Soccer’s popularity continues to rise, particularly when it comes to involvement in summer soccer programs and youth soccer leagues. After all, an estimated 60% of children who play organized sports in the U.S. do so outside of school. If you love the game and want to pass your passion onto young athletes, you might consider teaching soccer to kids.

But if you want to coach soccer, you need to ensure you have the right skills and traits necessary to be effective in your role. If you possess these five traits, you’ll be in good shape to teach soccer to kids through a soccer training program. A good soccer coach should be…

  • Patient and accepting
    Every child is different. A good coach will recognize this and will have the patience and tolerance necessary to make soccer a rewarding sport for kids of all background and skill levels. Realize that not every child will possess superior athletic abilities; some will emerge from the pack as leaders and others will have more difficulty. A great coach will provide children with the knowledge and encouragement they need to do their personal best.
  • A good communicator
    In order to teach soccer to kids, you need to be a highly skilled communicator. Whether you’re interacting with players, other coaches, administrators, other staff members, or officials, you need to express feelings and information in a positive way that shows you’re on their side. In many instances, your body language can communicate quite a bit. Make sure to express encouragement, exhibit open and positive body language, and recognize that the words you choose can have a big impact on team morale and how your players are perceived by others.
  • A true motivator
    In order for your players to do their best, they need to have a source of motivation. Although the game itself may sometimes serve as good motivation, you need to stress that winning isn’t everything. It’s much more important to focus on personal goal achievement, teamwork, and growth. If you can help your players to identify the areas they need to work on while providing positive reinforcement, your soccer coaching will already have more of an impact than a coach who focuses only on game day logistics and beating the other team.

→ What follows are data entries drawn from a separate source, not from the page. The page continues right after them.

$ cat config.mk
export PLATFORM = sky130hd
export DESIGN_NAME = sia_fifo
export DESIGN_NICKNAME = d
export VERILOG_FILES = /design/src/rtl/sia_pkg.sv /design/src/rtl/sia_fifo.sv
export SDC_FILE = /design/constraint.sdc
export NUM_CORES = 1
export LEC_CHECK = 0
export ABC_AREA = 1
export ABC_CLOCK_PERIOD_IN_PS = 1570
export BUFFER_PORTS_ARGS = -buffer_cell sky130_fd_sc_hd__buf_2
export CAP_MARGIN = 20
export CORE_MARGIN = 5
export CORE_UTILIZATION = 40
export DETAILED_ROUTE_END_ITERATION = 6
export GPL_TIMING_DRIVEN = 0
export PLACE_DENSITY_LB_ADDON = 0.12
export SYNTH_ARGS = -nofsm -noshare
export SYNTH_HDL_FRONTEND = slang
export SYNTH_SLANG_ARGS = --single-unit
$ cat constraint.sdc
create_clock -name clk -period 1.57 [get_ports clk]
set_input_delay 0.157 -clock clk [delete_from_list [all_inputs] [get_ports clk]]
set_output_delay 0.157 -clock clk [all_outputs]
set_load 0.03 [all_outputs]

  • Well-versed in rules and foundation
    At the same time, it’s important not to ignore the importance of the game’s rules and foundation of skills. You’ll need to know the ins and outs of game play in order to instruct your players. They’ll need a solid understanding of the rules, a good foundation for their skills, and direction during practices and games. They’ll look to you if they don’t know how to proceed, and because soccer rules can be complex, you’ll need to know them backwards and forwards.
  • Someone who cares about more than just the game
    Above all, participation in soccer can offer a great workout and a whole lot of fun. If you want to teach soccer to kids, you need to remember that it’s about far more than just one game. Personal skill growth and character development are often way more important than a loss. Teaching your players to respect their teammates and opponents alike will serve as a lifelong lesson. You’ll need to instruct your players on the importance of personal responsibility, focus, and dedication. If you can do that, their love of soccer will transfer over to countless areas throughout childhood and well into adulthood. And for that, you’ll have made a huge impact on your players’ lives.